» Data for this exercise
----

$ cat config.mk
export PLATFORM = sky130hd
export DESIGN_NAME = mq_wr_port
export DESIGN_NICKNAME = d
export VERILOG_FILES = /design/src/rtl/mq_wr_pkg.sv /design/src/rtl/mq_sel_ctrl.sv /design/src/rtl/mq_ptr_bank.sv /design/src/rtl/mq_wr_port.sv
export SDC_FILE = /design/constraint.sdc
export NUM_CORES = 1
export LEC_CHECK = 0
export BUFFER_PORTS_ARGS = -buffer_cell sky130_fd_sc_hd__buf_2
export CAP_MARGIN = 20
export CORE_MARGIN = 2
export CORE_UTILIZATION = 30
export DETAILED_ROUTE_END_ITERATION = 16
export HOLD_SLACK_MARGIN = 0.15
export PLACE_DENSITY_LB_ADDON = 0.05
export SETUP_SLACK_MARGIN = 0.05
export SYNTH_ARGS = -nofsm -noshare
export SYNTH_HDL_FRONTEND = slang
export SYNTH_SLANG_ARGS = --single-unit
$ cat constraint.sdc
create_clock -name clk_i -period 3.8 [get_ports clk_i]
set_input_delay 0 -clock clk_i [delete_from_list [all_inputs] [get_ports clk_i]]
set_output_delay 0 -clock clk_i [all_outputs]
set_load 0.01 [all_outputs]
$ cat src/rtl/mq_wr_pkg.sv
package mq_wr_pkg;
  localparam int QID_W  = 5;
  localparam int FLD_W  = 3;
  localparam int ADDR_W = QID_W + FLD_W;
  localparam int NUM_Q  = 2 ** QID_W;

  typedef logic [QID_W-1:0] qid_t;

  typedef struct packed {
    logic v;
    qid_t q;
  } qsel_t;
endpackage

$ cat src/rtl/mq_sel_ctrl.sv
module mq_sel_ctrl
  import mq_wr_pkg::*;
(
  input  logic              clk_i,
  input  logic              rst_ni,
  input  logic              cfg_done_i,
  input  logic              addr_en_i,
  input  logic              flag_stb_i,
  input  logic [ADDR_W-1:0] addr_i,
  output qsel_t             act_o,
  output qsel_t             act_n_o,
  output logic [FLD_W-1:0]  flag_sel_o,
  output logic              proto_err_o
);
  qsel_t pend_q, act_q;
  logic  clash, sel_fire, flag_fire;

  assign clash     = addr_en_i & flag_stb_i;
  assign sel_fire  = addr_en_i & ~flag_stb_i & cfg_done_i;
  assign flag_fire = flag_stb_i & ~addr_en_i;

  // staged selection takes effect one edge later
  assign act_n_o = pend_q.v ? pend_q : act_q;
  assign act_o   = act_q;

  always_ff @(posedge clk_i or negedge rst_ni) begin
    if (!rst_ni) begin
      pend_q      <= '0;
      act_q       <= '0;
      flag_sel_o  <= '0;
      proto_err_o <= 1'b0;
    end else begin
      pend_q.v <= sel_fire;
      if (sel_fire) pend_q.q <= addr_i[QID_W-1:0];
      act_q <= act_n_o;
      if (flag_fire) flag_sel_o <= addr_i[ADDR_W-1 -: FLD_W];
      if (clash) proto_err_o <= 1'b1;
    end
  end
endmodule

$ cat src/rtl/mq_ptr_bank.sv
module mq_ptr_bank
  import mq_wr_pkg::*;
#(
  parameter int Q_DEPTH = 16,
  localparam int PTR_W = $clog2(Q_DEPTH),
  localparam int CNT_W = PTR_W + 1
) (
  input  logic             clk_i,
  input  logic             rst_ni,
  input  logic             wr_req_i,
  input  qid_t             wr_q_i,
  output logic             full_o,
  output logic [PTR_W-1:0] ptr_o,
  output logic [NUM_Q-1:0] full_nxt_o
);
  logic [CNT_W-1:0] cnt [NUM_Q];
  logic [NUM_Q-1:0] full_now;

  assign full_o = full_now[wr_q_i];
  assign ptr_o  = cnt[wr_q_i][PTR_W-1:0];

  for (genvar i = 0; i < NUM_Q; i++) begin : g_q
    logic inc;
    assign full_now[i]   = (cnt[i] == CNT_W'(Q_DEPTH));
    assign inc           = wr_req_i & (wr_q_i == qid_t'(i)) & ~full_now[i];
    assign full_nxt_o[i] = ((cnt[i] + CNT_W'(inc)) == CNT_W'(Q_DEPTH));

    always_ff @(posedge clk_i or negedge rst_ni) begin
      if (!rst_ni)  cnt[i] <= '0;
      else if (inc) cnt[i] <= cnt[i] + 1'b1;
    end
  end
endmodule

$ cat src/rtl/mq_wr_port.sv
module mq_wr_port
  import mq_wr_pkg::*;
#(
  parameter int DATA_W  = 18,
  parameter int Q_DEPTH = 16,
  localparam int PTR_W  = $clog2(Q_DEPTH),
  localparam int MADR_W = QID_W + PTR_W
) (
  input  logic              clk_i,
  input  logic              rst_ni,
  input  logic              cfg_done_i,
  input  logic              addr_en_i,
  input  logic [ADDR_W-1:0] addr_i,
  input  logic              wr_en_ni,
  input  logic              flag_stb_i,
  input  logic [DATA_W-1:0] data_i,
  output logic              mem_we_o,
  output logic [QID_W-1:0]  mem_q_o,
  output logic [MADR_W-1:0] mem_addr_o,
  output logic [DATA_W-1:0] mem_data_o,
  output logic              overflow_o,
  output logic              full_no,
  output logic [FLD_W-1:0]  flag_sel_o,
  output logic              proto_err_o
);
  qsel_t            act, act_n;
  logic             wr_req, q_full;
  logic [PTR_W-1:0] ptr;
  logic [NUM_Q-1:0] full_nxt;

  mq_sel_ctrl u_sel (
    .clk_i       (clk_i),
    .rst_ni      (rst_ni),
    .cfg_done_i  (cfg_done_i),
    .addr_en_i   (addr_en_i),
    .flag_stb_i  (flag_stb_i),
    .addr_i      (addr_i),
    .act_o       (act),
    .act_n_o     (act_n),
    .flag_sel_o  (flag_sel_o),
    .proto_err_o (proto_err_o)
  );

  assign wr_req = ~wr_en_ni & act.v;

  mq_ptr_bank #(.Q_DEPTH(Q_DEPTH)) u_bank (
    .clk_i      (clk_i),
    .rst_ni     (rst_ni),
    .wr_req_i   (wr_req),
    .wr_q_i     (act.q),
    .full_o     (q_full),
    .ptr_o      (ptr),
    .full_nxt_o (full_nxt)
  );

  always_ff @(posedge clk_i or negedge rst_ni) begin
    if (!rst_ni) begin
      mem_we_o   <= 1'b0;
      mem_q_o    <= '0;
      mem_addr_o <= '0;
      mem_data_o <= '0;
      overflow_o <= 1'b0;
      full_no    <= 1'b1;
    end else begin
      mem_we_o   <= wr_req & ~q_full;
      overflow_o <= wr_req & q_full;
      if (wr_req & ~q_full) begin
        mem_q_o    <= act.q;
        mem_addr_o <= {act.q, ptr};
        mem_data_o <= data_i;
      end
      // full state of the queue active after this edge
      full_no <= ~(act_n.v & full_nxt[act_n.q]);
    end
  end
endmodule

=== After elaboration in Yosys (flattened, before gate mapping) ===
Cells that the tools add are included.
Widths: inputs -> output; s select.

* $add $sub $neg: 64
* Multipliers: 0
* Div/mod/pow operators: 0
* Order comparisons: 3
* Eq/ne operators: 95
* Shift-type cells: 0
* Muxes and demuxes: 8
* Bitwise logic cells: 110
* Reduce and logical (&&, ||, !) cells: 1

{| class="wikitable"
|+ Operators with widths
! cell !! number
|-
| $eq 5x5->1 const B || 80
|-
| $add 5x1->5 || 32
|-
| $add 5x1->5 const B || 32
|-
| $and 1x1->1 || 72
|-
| $eq 5x4->1 const B || 8
|-
| $not 1->1 || 37
|-
| $bmux 5 s5 || 1
|-
| $eq 5x3->1 const B || 4
|-
| $lt 5x6->1 const B || 2
|-
| $bmux 1 s5 || 2
|-
| $eq 5x2->1 const B || 2
|-
| $mux 4 || 2
|-
| $ge 6x6->1 const B || 1
|-
| $mux 6 || 1
|-
| $not 5->6 || 1
|-
| $eq 5x1->1 const B || 1
|-
| $logic_not 5->1 || 1
|-
| $mux 1 || 2
|}

* Bits in registers: 211
* Bits in latches: 0
* Bits in writable memories: 0
* Memory bits (read-only): 0
* Output and inout port bits: 39
* Memories: 0

=== Logic depth before layout (Yosys ltp) ===
* Depth after elaboration: 10
* Gate-level depth with buffers: 15
* Depth with buffers taken out: 13

=== Cells and area by module ===
From an unflattened synthesis, not the netlist that was laid out.

* Cell total of the unflattened synthesis: 1213
* Area total of the unflattened synthesis: 13420.4 µm²

{| class="wikitable"
|+ By module, submodules not included
! module !! times used !! cells each !! area an instance (µm²)
|-
| mq_ptr_bank || 1 || 1087 || 11395.9
|-
| mq_wr_port || 1 || 92 || 1431.4
|-
| mq_sel_ctrl || 1 || 34 || 593.1
|}

=== Worst setup path before layout ===
OpenSTA, ideal clock, no wires.

* Path type: reg-to-reg
* Start: reg u_sel.act_q (netlist bit u_sel.act_o[0])
* End: reg full_no
* Setup time: 96 ps
* Arrival: 3320 ps
* Slack: 384 ps
* Cell stages (with the launch flop): 14
* Cells stage by stage: dfrtp_1 buf_6 buf_6 nand2b_1 clkbuf_1 nor3_1 ha_1 ha_1 nand2_1 or4b_2 a2111oi_0 a2111oi_0 o31ai_1 a32oi_1

* Word-level cells in the longest chain between the ends: 9
* Elaborated cells between the ends (all ways): 165

{| class="wikitable"
|+ Ends and longest elaborated chain
! element !! line !! RTL
|-
| start: declaration || mq_sel_ctrl.sv:15 || <nowiki>qsel_t pend_q, act_q;</nowiki>
|-
| start signal: assignment || mq_sel_ctrl.sv:35 || <nowiki>act_q <= act_n_o;</nowiki>
|-
| $eq 5x1->1 (tied with other cells) || mq_ptr_bank.sv:25 || <nowiki>assign inc = wr_req_i & (wr_q_i == qid_t'(i)) & ~full_now[i];</nowiki>
|-
| $and 1x1->1 (2 in a row) || mq_ptr_bank.sv:25 ||
|-
| $add 5x1->5 || mq_ptr_bank.sv:26 || <nowiki>assign full_nxt_o[i] = ((cnt[i] + CNT_W'(inc)) == CNT_W'(Q_DEPTH));</nowiki>
|-
| $eq 5x5->1 || mq_ptr_bank.sv:26 ||
|-
| $bmux 1 s5 (*) || mq_wr_port.sv:73 || <nowiki>full_no <= ~(act_n.v & full_nxt[act_n.q]);</nowiki>
|-
| $mux 1 (implied by the code) (*) || mq_wr_port.sv:73 ||
|-
| $and 1x1->1 (*) || mq_wr_port.sv:73 ||
|-
| $not 1->1 (*) || mq_wr_port.sv:73 ||
|-
| end signal: assignment || mq_wr_port.sv:73 ||
|-
| end: declaration || mq_wr_port.sv:22 || <nowiki>output logic full_no,</nowiki>
|}

Every way passes the cells marked *; elsewhere a longest branch is shown, timed or not. The select of a mux whose other input is x is not followed.
A chain may end at the register's enable or synchronous reset.

=== Final worst setup path ===
Ends and elaborated chain as after synthesis.

==> run_results.csv <==
group,metric,value,unit
logic_synthesis,synth_cell_types,72,
global_routing,grtUsageTotal,16.8,%
detailed_routing,avgRoutedWirePerCell,19.2,um
logic_synthesis,synth_area_leaders,"dfrtp_1, ha_1, xnor2_1, mux4_2, mux4_1",
sta,fin_crit_sh,94.2,%
logic_synthesis,syn_inst,1239,
setup_path,slowest_stage,"nor3_1",
flow_run,drv_cap,0,
logic_synthesis,synthFlopType,"dfrtp_1",
sta,fmax,279,MHz
layout,drive_above_1_share,18.3,%
sta,skew,0.0168,ns
clock_tree,cts_tree,"built",
setup_path,reg2reg_depth,11,
power_and_ir_drop,p_per_area,626,nW/um2
clock_tree,cts_buffer_depth,3,
logic_synthesis,yosys.area.top_type,"dfrtp_1",
logic_synthesis,netlist_area,13400,um2
detailed_routing,drc,0,
setup_path,start_kind,"register",
power_and_ir_drop,p_total,0.0100,W
die,core,44200,um2
sta,hold_violations,0,
logic_synthesis,synth_top_cell_area_share,38.2,%
logic_synthesis,avgSynthCellArea,10.8,um2
logic_synthesis,ys_ff_latch,206,
outcome,outcome,"finished, final reports clean",
global_routing,antenna_found_initial,1,
detailed_routing,drtIter0Drc,531,
clock_tree,htreeDepth,1,
sta,fin_hold_ws,0.192,ns
detailed_routing,routed_via_density,5.00,
min_path,hold-path-endpoint,"u_sel.pend_q[2]",
global_routing,grt_pass1_wl,60700,um
setup_path,timing.rr.start,"u_sel.act_o[0]",
clock_tree,cts.sinks,206,
global_routing,grt_max_degree,88,
setup_path,critPathMostFrequentCell,"ha_1",
setup_path,r2r-end,"full_no",
layout,syn2layout_area_growth,19.3,%
placement,routabilityCongestion,0.798,
sta,finalMaxSlewViolations,0,
setup_path,crit_path_end_kind,"register",
sta,post-route-min-period,3.58,ns
setup_path,path_cells,"buf_4 > and2_1 > nand2_1 > nor3_1 > ha_1 > ha_1 > nor4_1 > a221oi_1 > a311o_1 > a311oi_1 > a32oi_1",
layout,antenna_cells,0,
sta,slew_headroom,49.4,%
min_path,whs_path_depth,3,
placement,portBuffers,70,
min_path,hold_path.class,"in -> reg",
layout,final_nets,1552,
detailed_routing,ant_nets,0,
sta,rsz0062_at_grt,"false",
logic_synthesis,async_flop_share,100,%
setup_path,cp_data_required_time,4.25,ns
logic_synthesis,synth_enable_flop_cells,0,
clock_tree,clkTransAtPathRegs,0.06,ns
placement,dpl.hpwl,28200,um
clock_tree,cts-root-buf,"clkbuf_16",
layout,layout_commonest_cell,"dfrtp_1",
detailed_routing,drt_pass1_iterations,5,
sta,final-setup-viol-count,0,
clock_tree,worstSkewPairLatency,0.55,ns
die,start_util,30.4,%
global_routing,grt_remaining_overflow,0,
power_and_ir_drop,vdd_drop_max,314,uV
die,io_pins,71,
setup_path,path_class,"reg -> reg",
layout,mostFrequentLayoutCells,"dfrtp_1, xnor2_1, ha_1",
setup_path,cp.buffers_inverters,1,
die,die_h,216,um
setup_path,slowest_delay,0.51,ns
detailed_routing,wl,38500,um
clock_tree,numCtsBuffers,27,
power_and_ir_drop,leakagePower,6.85,nW
die,die_x,216,um
setup_path,cp_max_fo,31,
min_path,worstHoldStart,"addr_en_i",
sta,tightest_slew,0.759,ns
setup_path,critical-path-top-delay-family,"simple AND/OR/NAND/NOR gates",
setup_path,rrSetupSlack,0.22,ns
setup_path,arrival,4.04,ns
detailed_routing,via_count,10000,
global_routing,grt_pass1_vias,10000,
logic_synthesis,ys_seq_area_share,38.4,%
logic_synthesis,ys_warn_count,0,
logic_synthesis,postSynthNetCount,1399,
die,dieArea,46500,um2
die,num_rows,77,
-- worst min-delay path: stages --
cell      delay, ns
buf_2          0.11
nand3b_1       0.36
mux2_2         0.23
-- worst max-delay path by stage --
stage | slack (ns) | endpoint | cells after the start | start
after detailed placement | -0.02 | full_no | 14 | u_sel.act_o[5]
after CTS | 0.11 | full_no | 14 | u_sel.act_o[5]
after global placement | 0.11 | full_no | 12 | u_bank.cnt[85]
final | 0.22 | full_no | 11 | u_sel.act_o[0]
after floorplan | 0.38 | full_no | 13 | u_sel.act_o[0]
after global routing | 0.06 | full_no | 11 | u_sel.act_o[0]
-- cells in the mapped netlist (all sizes together) (6+ instances only) --
library cell and number:
dfrtp 205, xnor2 132, ha 128, nand2 113, inv 75, nand4 69
o21ai 53, nor3 46, mux4 41, mux2 38, buf 33, nor2 30
nand2b 26, nor4bb 25, a21oi 19, nor4 19, clkbuf 16, and2 11
mux2i 10, and4b 9, nand3 9, nand4b 9, nor2b 9, a31oi 8
xor2 8, a2111oi 7, or3 7, a22oi 6
-- power by group --
group	switching, W	leakage (nW)	internal [W]
logic	0.00173	3.90	0.00169
clock network	0.000998	0.423	0.00151
registers	0.00121	2.52	0.00289
total	0.00394	6.85	0.00609
-- layer usage --
layer,share of wire (%),GRT usage [%]
met5,0,0
met1,49,24.0
met2,46,26.9
met3,3.3,2.34
met4,2.0,3.66
-- timing repair --
action | 4_1_cts | 5_1_grt
hold endpoints to repair | 207 | 0
setup buffers | 0 | 0
hold buffers | 37 | 0
endpoints found under the setup margin | 1 | 1
pin swaps | 0 | 0
gates resized for setup | 2 | 3
-- cell families after synthesis --
group           share of synthesized area (%)
compound gates                           7.07
xor+xnor                                 9.12
fa+ha+maj                                11.9
buf+inv                                  4.52
flops                                    38.4
mux                                      11.7
simple gates                             17.3
-- registers in the layout, indices dropped and copies added (netlist names) --
name / flops
u_sel.act_o: 6
u_sel.pend_q: 6
mem_addr_o: 4
u_sel.proto_err_o: 1
mem_we_o: 1
u_sel.flag_sel_o: 3
mem_q_o: 5
overflow_o: 1
mem_data_o: 18
full_no: 1
u_bank.cnt: 160
-- per-stage QoR --
stage	utilization (%)	setup TNS, ns	std cells	cell area, um2	worst slack, ns
6_report	36.3	0	2003	16000	0.219
5_1_grt	36.3	0	2003	16000	0.0555
4_1_cts	36.2	0	2002	16000	0.112
3_5_place_dp	33.4	-0.0220	1917	14800	-0.0220
3_3_place_gp	33.4	0	1917	14800	0.107
2_1_floorplan	-	0	1239	13400	0.384
-- cell type report --
class                      count  area (um2)
multi-input combinational    908        7700
inverter                      76         285
fill                        4371       28200
tap                          592         741
clock buffer                  44         850
sequential                   206        5160
clock inverter                 4        27.5
timing repair buffer         173        1270
Note: power is estimated with default switching activity, not from simulation.
==> config.mk <==
export PLATFORM = sky130hd
export DESIGN_NAME = scl_divider
export DESIGN_NICKNAME = d
export VERILOG_FILES = /design/src/rtl/scl_divider.sv
export SDC_FILE = /design/constraint.sdc
export NUM_CORES = 1
export LEC_CHECK = 0
export BUFFER_PORTS_ARGS = -buffer_cell sky130_fd_sc_hd__buf_4
export CELL_PAD_IN_SITES_DETAIL_PLACEMENT = 1
export CELL_PAD_IN_SITES_GLOBAL_PLACEMENT = 1
export CORE_UTILIZATION = 45
export CTS_CLUSTER_DIAMETER = 150
export DETAILED_ROUTE_END_ITERATION = 10
export PLACE_DENSITY = 0.77
export SYNTH_ARGS = -nofsm -noshare
export SYNTH_HDL_FRONTEND = slang
export SYNTH_SLANG_ARGS = --single-unit
==> constraint.sdc <==
create_clock -name clk -period 8.45 [get_ports clk]
set_input_delay 0.4225 -clock clk [delete_from_list [all_inputs] [get_ports clk]]
set_output_delay 0.4225 -clock clk [all_outputs]
set_load 0.02 [all_outputs]
`src/rtl/lcd_pkg.sv`:
```
package lcd_pkg;
  localparam int SEGS = 7;
  localparam int DIGIT_W = 4;
  typedef logic [SEGS-1:0]    seg_t;
  typedef logic [DIGIT_W-1:0] digit_t;
  // Pattern shown for digit 0 with the backplane low.
  localparam seg_t SEG_AT_RESET = 7'h3F;
endpackage

```
`src/rtl/lcd_term_counter.sv`:
```
// Counts enabled cycles modulo TERM and pulses wrap_o in the last one.
module lcd_term_counter #(
  parameter int TERM = 4
) (
  input  logic clk_i,
  input  logic rst_i,
  input  logic en_i,
  output logic wrap_o
);
  localparam int W = (TERM > 1) ? $clog2(TERM) : 1;
  localparam logic [W-1:0] LAST = W'(TERM - 1);

  logic [W-1:0] cnt_q;

  assign wrap_o = en_i && (cnt_q == LAST);

  always_ff @(posedge clk_i) begin
    if (rst_i) begin
      cnt_q <= '0;
    end else if (en_i) begin
      cnt_q <= (cnt_q == LAST) ? '0 : cnt_q + 1'b1;
    end
  end
endmodule

```
`src/rtl/lcd_hex_encoder.sv`:
```
// Hex digit to active-high segment pattern, bit 0 = segment a.
module lcd_hex_encoder
  import lcd_pkg::*;
(
  input  digit_t digit_i,
  output seg_t   pat_o
);
  always_comb begin
    unique case (digit_i)
      4'h0: pat_o = 7'h3F;
      4'h1: pat_o = 7'h06;
      4'h2: pat_o = 7'h5B;
      4'h3: pat_o = 7'h4F;
      4'h4: pat_o = 7'h66;
      4'h5: pat_o = 7'h6D;
      4'h6: pat_o = 7'h7D;
      4'h7: pat_o = 7'h07;
      4'h8: pat_o = 7'h7F;
      4'h9: pat_o = 7'h6F;
      4'hA: pat_o = 7'h77;
      4'hB: pat_o = 7'h7C;
      4'hC: pat_o = 7'h39;
      4'hD: pat_o = 7'h5E;
      4'hE: pat_o = 7'h79;
      default: pat_o = 7'h71;
    endcase
  end
endmodule

```
`src/rtl/lcd_hex_driver.sv`:
```
module lcd_hex_driver
  import lcd_pkg::*;
#(
  parameter int BP_HALF_CYC = 1_000_000, // clocks per backplane half-period
  parameter int STEP_HALVES = 80,        // half-periods per digit step (even)
  parameter int LED_HALVES  = 40         // half-periods per LED toggle
) (
  input  logic       clk_i,
  input  logic       rst_i,
  output logic       bp_o,
  output logic [6:0] seg_o,
  output logic       led_o
);
  logic   bp_tick, step_tick, led_tick;
  logic   bp_q, bp_d, led_q;
  digit_t digit_q, digit_d;
  seg_t   pat_d, seg_d, seg_q;

  // Divider chain: prescaler, then two counters of backplane half-periods.
  lcd_term_counter #(.TERM(BP_HALF_CYC)) u_pre (
    .clk_i(clk_i), .rst_i(rst_i), .en_i(1'b1), .wrap_o(bp_tick));

  lcd_term_counter #(.TERM(STEP_HALVES)) u_step (
    .clk_i(clk_i), .rst_i(rst_i), .en_i(bp_tick), .wrap_o(step_tick));

  lcd_term_counter #(.TERM(LED_HALVES)) u_led (
    .clk_i(clk_i), .rst_i(rst_i), .en_i(bp_tick), .wrap_o(led_tick));

  assign bp_d    = bp_tick ? ~bp_q : bp_q;
  assign digit_d = step_tick ? digit_q + 1'b1 : digit_q;

  lcd_hex_encoder u_enc (.digit_i(digit_d), .pat_o(pat_d));

  // Per-segment XOR against the next backplane level.
  for (genvar s = 0; s < SEGS; s++) begin : g_seg
    assign seg_d[s] = pat_d[s] ^ bp_d;
  end

  always_ff @(posedge clk_i) begin
    if (rst_i) begin
      bp_q    <= 1'b0;
      led_q   <= 1'b0;
      digit_q <= '0;
      seg_q   <= SEG_AT_RESET;
    end else begin
      bp_q    <= bp_d;
      digit_q <= digit_d;
      seg_q   <= seg_d;
      if (led_tick) led_q <= ~led_q;
    end
  end

  assign bp_o  = bp_q;
  assign seg_o = seg_q;
  assign led_o = led_q;
endmodule

```
===== src/rtl/seg_check.sv =====
module seg_check
  import seg_xlate_pkg::*;
#(
  parameter int OFF_BITS = 12,
  parameter int PA_BITS  = 16,
  parameter int LEN_BITS = 13
) (
  input  logic [OFF_BITS-1:0] offset,
  input  logic                is_write,
  input  logic [PA_BITS-1:0]  base,
  input  logic [LEN_BITS-1:0] len,
  input  logic [1:0]          perm,
  input  logic                used,
  output logic                in_range,
  output logic                allowed,
  output xl_cause_e           cause,
  output logic [PA_BITS-1:0]  paddr
);

  // Offset is zero-extended; the sum wraps at the physical width.
  function automatic logic [PA_BITS-1:0] calc_paddr(input logic [PA_BITS-1:0] b,
                                                    input logic [OFF_BITS-1:0] o);
    return b + PA_BITS'(o);
  endfunction

  assign in_range = LEN_BITS'(offset) < len;
  assign allowed  = is_write ? perm[PERM_WR] : perm[PERM_RD];
  assign cause    = pick_cause(used, in_range, allowed);
  assign paddr    = calc_paddr(base, offset);

endmodule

----

» Instructions to follow
If a line of the data contains the word "number", count it; say how many such lines there are and nothing else.

» Your response
2